罗宏宇, 刘小飞, 李国权, 徐元庆, 胡雄威. 增强视野完全腹膜外疝修补术在中线腹壁疝的应用[J/OL]. 中华疝和腹壁外科杂志(电子版), 2021, 15(04): 357-360.

Hongyu Luo, Xiaofei Liu, Guoquan Li, Yuanqing Xu, Xiongwei Hu. Enhanced view totally extraperitoneal technique for repair of midline ventral hernias[J/OL]. Chinese Journal of Hernia and Abdominal Wall Surgery(Electronic Edition), 2021, 15(04): 357-360.

目的

探讨增强视野完全腹膜外疝修补术(eTEP)在中线腹壁疝的应用价值,阐述手术操作流程及技术细节,分析其安全性和有效性。

方法

回顾分析2019年1月至2020年1月惠州市第六人民医院接受eTEP技术治疗的中线腹壁疝患者,位于中上腹的疝采用尾侧入路的eTEP技术;而中下腹的疝缺损采取头侧入路的eTEP技术。
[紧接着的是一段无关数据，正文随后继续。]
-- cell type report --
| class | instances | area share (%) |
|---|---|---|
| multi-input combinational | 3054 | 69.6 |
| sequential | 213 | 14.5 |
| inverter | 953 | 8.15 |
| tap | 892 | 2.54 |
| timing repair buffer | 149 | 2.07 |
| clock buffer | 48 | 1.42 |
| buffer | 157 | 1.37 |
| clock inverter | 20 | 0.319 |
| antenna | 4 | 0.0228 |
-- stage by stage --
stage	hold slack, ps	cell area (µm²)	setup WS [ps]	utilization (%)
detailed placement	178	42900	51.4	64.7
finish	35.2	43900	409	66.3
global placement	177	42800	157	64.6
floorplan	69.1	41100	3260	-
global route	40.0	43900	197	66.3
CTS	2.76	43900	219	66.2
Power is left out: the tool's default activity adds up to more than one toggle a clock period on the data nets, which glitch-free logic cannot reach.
### config.mk
export PLATFORM = sky130hd
export DESIGN_NAME = cgm_seq
export DESIGN_NICKNAME = d
export VERILOG_FILES = /design/src/rtl/cgm_pkg.sv /design/src/rtl/cgm_seq.sv
export SDC_FILE = /design/constraint.sdc
export NUM_CORES = 1
export LEC_CHECK = 0
export ABC_AREA = 1
export BUFFER_PORTS_ARGS = -buffer_cell sky130_fd_sc_hd__buf_2
export CORE_MARGIN = 1.5
export CORE_UTILIZATION = 60
export DETAILED_ROUTE_END_ITERATION = 10
export PLACE_DENSITY_LB_ADDON = 0.2
export SETUP_SLACK_MARGIN = 0.2
export SYNTH_ARGS = -nofsm -noshare
export SYNTH_HDL_FRONTEND = slang
export SYNTH_SLANG_ARGS = --single-unit
export TNS_END_PERCENT = 50
### constraint.sdc
create_clock -name clock -period 3.7 [get_ports clock]
set_clock_uncertainty 0.2 [all_clocks]
set_input_delay 0 -clock clock [delete_from_list [all_inputs] [get_ports clock]]
set_output_delay 0 -clock clock [all_outputs]
set_load 0.005 [all_outputs]
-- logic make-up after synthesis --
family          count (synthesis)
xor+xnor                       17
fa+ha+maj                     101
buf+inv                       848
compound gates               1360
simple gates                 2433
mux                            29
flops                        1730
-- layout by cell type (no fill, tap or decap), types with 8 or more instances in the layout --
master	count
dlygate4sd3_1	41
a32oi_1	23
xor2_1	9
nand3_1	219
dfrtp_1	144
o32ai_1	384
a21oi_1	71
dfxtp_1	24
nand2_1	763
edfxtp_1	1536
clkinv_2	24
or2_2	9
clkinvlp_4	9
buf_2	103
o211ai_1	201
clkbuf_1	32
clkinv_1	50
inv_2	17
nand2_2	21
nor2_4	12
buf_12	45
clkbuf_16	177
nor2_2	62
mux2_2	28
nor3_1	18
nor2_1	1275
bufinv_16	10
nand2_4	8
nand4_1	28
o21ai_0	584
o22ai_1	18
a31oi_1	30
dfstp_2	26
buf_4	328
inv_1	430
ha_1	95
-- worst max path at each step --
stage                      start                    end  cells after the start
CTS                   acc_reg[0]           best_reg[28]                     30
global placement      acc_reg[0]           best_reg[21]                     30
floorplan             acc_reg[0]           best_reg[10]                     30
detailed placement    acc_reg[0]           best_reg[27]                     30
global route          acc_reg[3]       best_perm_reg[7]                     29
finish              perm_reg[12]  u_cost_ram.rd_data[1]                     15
分析围手术期情况、手术效果及术后随访情况。

结果

本研究最终纳入患者18例,其中脐疝7例,白线疝6例,上腹部切口疝3例,下腹切口疝2例。手术均成功,其中采用尾侧入路eTEP手术13例,头侧入路eTEP手术5例。平均手术时间130 min(90~200 min),出血量少。疝环缺损横径平均3.3 cm。手术使用补片大小长径15~25 cm,横径13~17 cm。术后伤口疼痛轻微,术后第1天平均视觉模拟疼痛评分2.6分(1~4分)。术后平均住院时间4.6 d(3~7 d)。术后平均随访13个月,未发现复发。

结论

eTEP技术治疗中线腹壁疝安全而微创,无需防粘连补片及有创固定,节省费用,是治疗中线腹壁疝的一种技术选择。

Objective

To investigate a novel minimally invasive approach (enhanced-view totally extraperitoneal technique, eTEP) for the repair of midline ventral hernias. The procedure was described in details, and the safety and efficacy was evaluated.

Methods

Retrospective review of consecutive endoscopic retromuscular hernia repair cases utilizing the eTEP technique from the sixth people's hospital of Huizhou between January 2019 and January 2020 was conducted. The hernias of middle and upper abdomen were treated by a bottom-up (cephalad) eTEP repair, while the middle and lower abdomen hernias were treated by top-down eTEP repair. The perioperative data and postoperative complications will be collected and evaluated.

Results

Eighteen patients were included in our cohort, with 7 cases of umbilical hernia, 6 epigastric primary hernia, 3 epigastric incisional hernia and 2 hypogastric incisional hernia. All operations were successfully performed without conversion. Thirteen cases were conducted by bottom-up eTEP approach and the rest were treated by top-down approach. The mean operative time, postoperative pain and length of hospital stay were 130 min, 2.6 (VAS) and 4.6 days, respectively. The mean width of hernia defect was 3.3 cm. The length of mesh was ranged from 15-25 cm, and the width was 13-17 cm. During a mean follow-up of 13 months, no recurrence was observed.

Conclusion

The eTEP technique is safe and feasible for midline defect repair. It combines the advantages of MIS surgery, requires neither expensive anti-adhesive barrier mesh nor traumatic fixation, making it a cost-effective alternative for midline ventral hernia repair.